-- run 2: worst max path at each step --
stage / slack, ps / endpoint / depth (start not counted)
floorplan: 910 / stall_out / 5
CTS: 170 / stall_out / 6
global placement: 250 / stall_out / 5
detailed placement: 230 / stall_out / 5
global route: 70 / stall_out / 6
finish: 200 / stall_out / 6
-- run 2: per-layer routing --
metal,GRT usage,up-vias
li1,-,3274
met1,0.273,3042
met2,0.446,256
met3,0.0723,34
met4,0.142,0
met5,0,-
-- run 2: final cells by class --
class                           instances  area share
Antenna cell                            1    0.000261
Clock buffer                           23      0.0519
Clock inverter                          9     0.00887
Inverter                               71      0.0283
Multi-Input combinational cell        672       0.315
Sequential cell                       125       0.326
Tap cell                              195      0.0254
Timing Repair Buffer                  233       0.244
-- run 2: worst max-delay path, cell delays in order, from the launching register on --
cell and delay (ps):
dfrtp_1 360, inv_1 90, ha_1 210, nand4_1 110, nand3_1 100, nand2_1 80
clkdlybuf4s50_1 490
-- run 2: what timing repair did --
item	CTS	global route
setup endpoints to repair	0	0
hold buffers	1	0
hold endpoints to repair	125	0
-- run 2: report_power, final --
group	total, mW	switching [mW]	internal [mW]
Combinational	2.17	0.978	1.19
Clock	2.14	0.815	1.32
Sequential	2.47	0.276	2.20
--
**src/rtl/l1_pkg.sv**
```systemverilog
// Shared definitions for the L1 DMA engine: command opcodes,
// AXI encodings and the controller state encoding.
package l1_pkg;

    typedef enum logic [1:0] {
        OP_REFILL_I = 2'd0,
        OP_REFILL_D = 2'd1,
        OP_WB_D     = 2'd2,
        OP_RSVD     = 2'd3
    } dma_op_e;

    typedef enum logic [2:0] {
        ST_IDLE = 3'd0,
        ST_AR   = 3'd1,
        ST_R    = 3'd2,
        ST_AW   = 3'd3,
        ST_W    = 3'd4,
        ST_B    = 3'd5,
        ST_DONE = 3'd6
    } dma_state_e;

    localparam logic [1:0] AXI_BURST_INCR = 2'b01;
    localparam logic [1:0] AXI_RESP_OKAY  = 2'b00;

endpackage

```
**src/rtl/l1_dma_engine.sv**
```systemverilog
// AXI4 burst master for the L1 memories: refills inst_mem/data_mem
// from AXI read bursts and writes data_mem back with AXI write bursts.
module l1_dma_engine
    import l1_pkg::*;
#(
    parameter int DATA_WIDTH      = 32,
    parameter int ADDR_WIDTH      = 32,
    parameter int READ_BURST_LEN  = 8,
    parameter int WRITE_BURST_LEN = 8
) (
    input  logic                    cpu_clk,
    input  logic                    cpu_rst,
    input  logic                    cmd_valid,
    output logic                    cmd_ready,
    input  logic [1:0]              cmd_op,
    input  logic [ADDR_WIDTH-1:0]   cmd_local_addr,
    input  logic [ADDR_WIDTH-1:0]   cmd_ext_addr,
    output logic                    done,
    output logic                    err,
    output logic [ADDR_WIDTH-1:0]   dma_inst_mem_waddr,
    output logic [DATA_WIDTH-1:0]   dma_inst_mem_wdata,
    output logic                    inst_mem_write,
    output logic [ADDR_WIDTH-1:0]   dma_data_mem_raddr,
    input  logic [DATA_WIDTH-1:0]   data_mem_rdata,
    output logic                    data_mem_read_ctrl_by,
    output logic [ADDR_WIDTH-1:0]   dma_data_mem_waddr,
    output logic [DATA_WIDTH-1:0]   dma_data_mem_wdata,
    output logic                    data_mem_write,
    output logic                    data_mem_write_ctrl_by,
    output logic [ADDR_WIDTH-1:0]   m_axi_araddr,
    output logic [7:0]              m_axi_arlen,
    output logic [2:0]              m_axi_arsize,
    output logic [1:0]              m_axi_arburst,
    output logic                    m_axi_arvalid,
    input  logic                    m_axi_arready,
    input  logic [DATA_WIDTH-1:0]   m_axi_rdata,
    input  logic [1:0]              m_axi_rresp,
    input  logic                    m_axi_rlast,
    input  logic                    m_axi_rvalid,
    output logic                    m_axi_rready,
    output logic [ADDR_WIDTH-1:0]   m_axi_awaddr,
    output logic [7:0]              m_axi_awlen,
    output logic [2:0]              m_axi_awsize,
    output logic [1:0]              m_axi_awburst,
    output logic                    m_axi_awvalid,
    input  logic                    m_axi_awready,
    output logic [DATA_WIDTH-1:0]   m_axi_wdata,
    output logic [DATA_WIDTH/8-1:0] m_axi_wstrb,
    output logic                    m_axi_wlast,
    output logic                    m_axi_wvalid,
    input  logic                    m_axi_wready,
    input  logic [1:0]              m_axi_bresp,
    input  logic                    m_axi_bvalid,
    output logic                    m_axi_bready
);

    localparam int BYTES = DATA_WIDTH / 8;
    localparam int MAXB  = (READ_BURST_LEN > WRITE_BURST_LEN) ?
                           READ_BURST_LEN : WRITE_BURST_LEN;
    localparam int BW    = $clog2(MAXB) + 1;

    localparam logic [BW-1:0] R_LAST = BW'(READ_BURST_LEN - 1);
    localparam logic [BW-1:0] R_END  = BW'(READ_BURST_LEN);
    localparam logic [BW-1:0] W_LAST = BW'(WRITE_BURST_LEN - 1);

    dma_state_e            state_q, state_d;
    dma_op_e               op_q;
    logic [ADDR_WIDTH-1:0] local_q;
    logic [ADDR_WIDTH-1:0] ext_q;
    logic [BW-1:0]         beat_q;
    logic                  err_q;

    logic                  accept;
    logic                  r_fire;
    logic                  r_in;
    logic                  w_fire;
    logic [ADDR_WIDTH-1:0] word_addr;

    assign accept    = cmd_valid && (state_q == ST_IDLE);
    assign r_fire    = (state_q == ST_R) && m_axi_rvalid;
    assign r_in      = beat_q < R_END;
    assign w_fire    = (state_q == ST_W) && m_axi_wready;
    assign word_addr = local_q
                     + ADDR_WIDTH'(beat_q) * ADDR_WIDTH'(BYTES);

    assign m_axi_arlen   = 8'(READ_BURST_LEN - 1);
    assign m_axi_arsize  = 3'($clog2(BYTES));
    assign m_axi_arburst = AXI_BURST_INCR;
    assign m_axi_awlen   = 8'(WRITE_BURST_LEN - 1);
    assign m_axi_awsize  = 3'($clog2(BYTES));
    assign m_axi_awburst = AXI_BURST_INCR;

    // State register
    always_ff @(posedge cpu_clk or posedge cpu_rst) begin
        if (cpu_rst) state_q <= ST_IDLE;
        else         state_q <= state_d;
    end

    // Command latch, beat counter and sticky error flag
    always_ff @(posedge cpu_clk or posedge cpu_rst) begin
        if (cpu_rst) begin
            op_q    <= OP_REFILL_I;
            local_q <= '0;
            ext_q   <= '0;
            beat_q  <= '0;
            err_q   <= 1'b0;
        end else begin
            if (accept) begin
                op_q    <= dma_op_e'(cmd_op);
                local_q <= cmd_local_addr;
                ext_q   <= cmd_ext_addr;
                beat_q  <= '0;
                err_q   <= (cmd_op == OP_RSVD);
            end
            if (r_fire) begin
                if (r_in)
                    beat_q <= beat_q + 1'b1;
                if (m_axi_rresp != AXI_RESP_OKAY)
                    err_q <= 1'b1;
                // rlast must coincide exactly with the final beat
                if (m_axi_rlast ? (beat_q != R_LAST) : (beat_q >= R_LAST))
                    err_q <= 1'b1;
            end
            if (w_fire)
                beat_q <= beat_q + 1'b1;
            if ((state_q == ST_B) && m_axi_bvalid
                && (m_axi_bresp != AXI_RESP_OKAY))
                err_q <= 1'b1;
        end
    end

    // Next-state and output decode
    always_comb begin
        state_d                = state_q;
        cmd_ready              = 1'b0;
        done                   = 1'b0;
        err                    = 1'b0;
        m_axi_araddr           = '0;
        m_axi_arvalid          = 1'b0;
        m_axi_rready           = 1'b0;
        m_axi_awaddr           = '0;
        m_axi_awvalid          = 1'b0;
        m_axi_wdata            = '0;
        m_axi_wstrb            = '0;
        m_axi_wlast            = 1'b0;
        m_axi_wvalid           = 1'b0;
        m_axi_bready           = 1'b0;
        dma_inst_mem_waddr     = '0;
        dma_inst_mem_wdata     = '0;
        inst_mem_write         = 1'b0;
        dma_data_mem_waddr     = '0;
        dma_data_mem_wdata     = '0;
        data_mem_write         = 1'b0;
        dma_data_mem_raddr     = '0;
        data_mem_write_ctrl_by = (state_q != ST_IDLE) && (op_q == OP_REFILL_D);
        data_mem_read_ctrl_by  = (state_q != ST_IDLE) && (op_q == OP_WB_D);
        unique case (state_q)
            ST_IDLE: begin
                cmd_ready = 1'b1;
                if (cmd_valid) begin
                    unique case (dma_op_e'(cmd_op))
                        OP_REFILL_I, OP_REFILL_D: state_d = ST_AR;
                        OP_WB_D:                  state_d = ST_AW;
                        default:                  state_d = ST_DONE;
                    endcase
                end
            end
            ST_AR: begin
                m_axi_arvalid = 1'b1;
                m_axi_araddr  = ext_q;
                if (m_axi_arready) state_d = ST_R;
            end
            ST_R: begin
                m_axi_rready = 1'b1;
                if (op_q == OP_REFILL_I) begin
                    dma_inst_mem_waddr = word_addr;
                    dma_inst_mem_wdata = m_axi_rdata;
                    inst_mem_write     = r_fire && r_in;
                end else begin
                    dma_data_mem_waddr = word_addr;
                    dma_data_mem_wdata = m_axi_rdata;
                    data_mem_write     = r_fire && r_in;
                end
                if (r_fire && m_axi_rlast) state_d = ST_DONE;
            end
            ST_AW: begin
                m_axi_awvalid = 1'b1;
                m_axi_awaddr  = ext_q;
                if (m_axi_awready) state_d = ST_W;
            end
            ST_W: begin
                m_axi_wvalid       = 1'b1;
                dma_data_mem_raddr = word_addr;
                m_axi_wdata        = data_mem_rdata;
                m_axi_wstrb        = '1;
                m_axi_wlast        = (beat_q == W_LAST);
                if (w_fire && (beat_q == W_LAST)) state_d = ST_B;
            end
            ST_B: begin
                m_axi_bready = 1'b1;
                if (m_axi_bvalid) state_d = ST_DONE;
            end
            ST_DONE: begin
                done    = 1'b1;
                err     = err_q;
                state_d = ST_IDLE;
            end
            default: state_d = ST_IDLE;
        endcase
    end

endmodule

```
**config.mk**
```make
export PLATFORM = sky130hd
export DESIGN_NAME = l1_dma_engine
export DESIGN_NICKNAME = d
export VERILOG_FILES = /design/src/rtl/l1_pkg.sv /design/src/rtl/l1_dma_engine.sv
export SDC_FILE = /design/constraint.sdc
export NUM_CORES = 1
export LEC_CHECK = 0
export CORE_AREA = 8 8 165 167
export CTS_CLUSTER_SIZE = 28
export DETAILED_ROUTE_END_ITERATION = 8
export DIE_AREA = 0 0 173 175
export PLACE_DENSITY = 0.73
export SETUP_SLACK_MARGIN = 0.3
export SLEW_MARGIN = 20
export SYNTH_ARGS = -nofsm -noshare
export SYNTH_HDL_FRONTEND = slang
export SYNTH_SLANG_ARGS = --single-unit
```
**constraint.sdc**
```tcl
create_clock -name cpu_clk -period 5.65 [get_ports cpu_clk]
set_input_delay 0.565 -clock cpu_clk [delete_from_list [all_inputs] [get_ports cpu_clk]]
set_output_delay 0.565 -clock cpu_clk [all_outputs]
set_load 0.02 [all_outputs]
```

* What you are asked to do:
Scan the listing for the string "worst" and copy every line that carries it.

* Solution below:
-- run 2: worst max path at each step --
-- run 2: worst max-delay path, cell delays in order, from the launching register on --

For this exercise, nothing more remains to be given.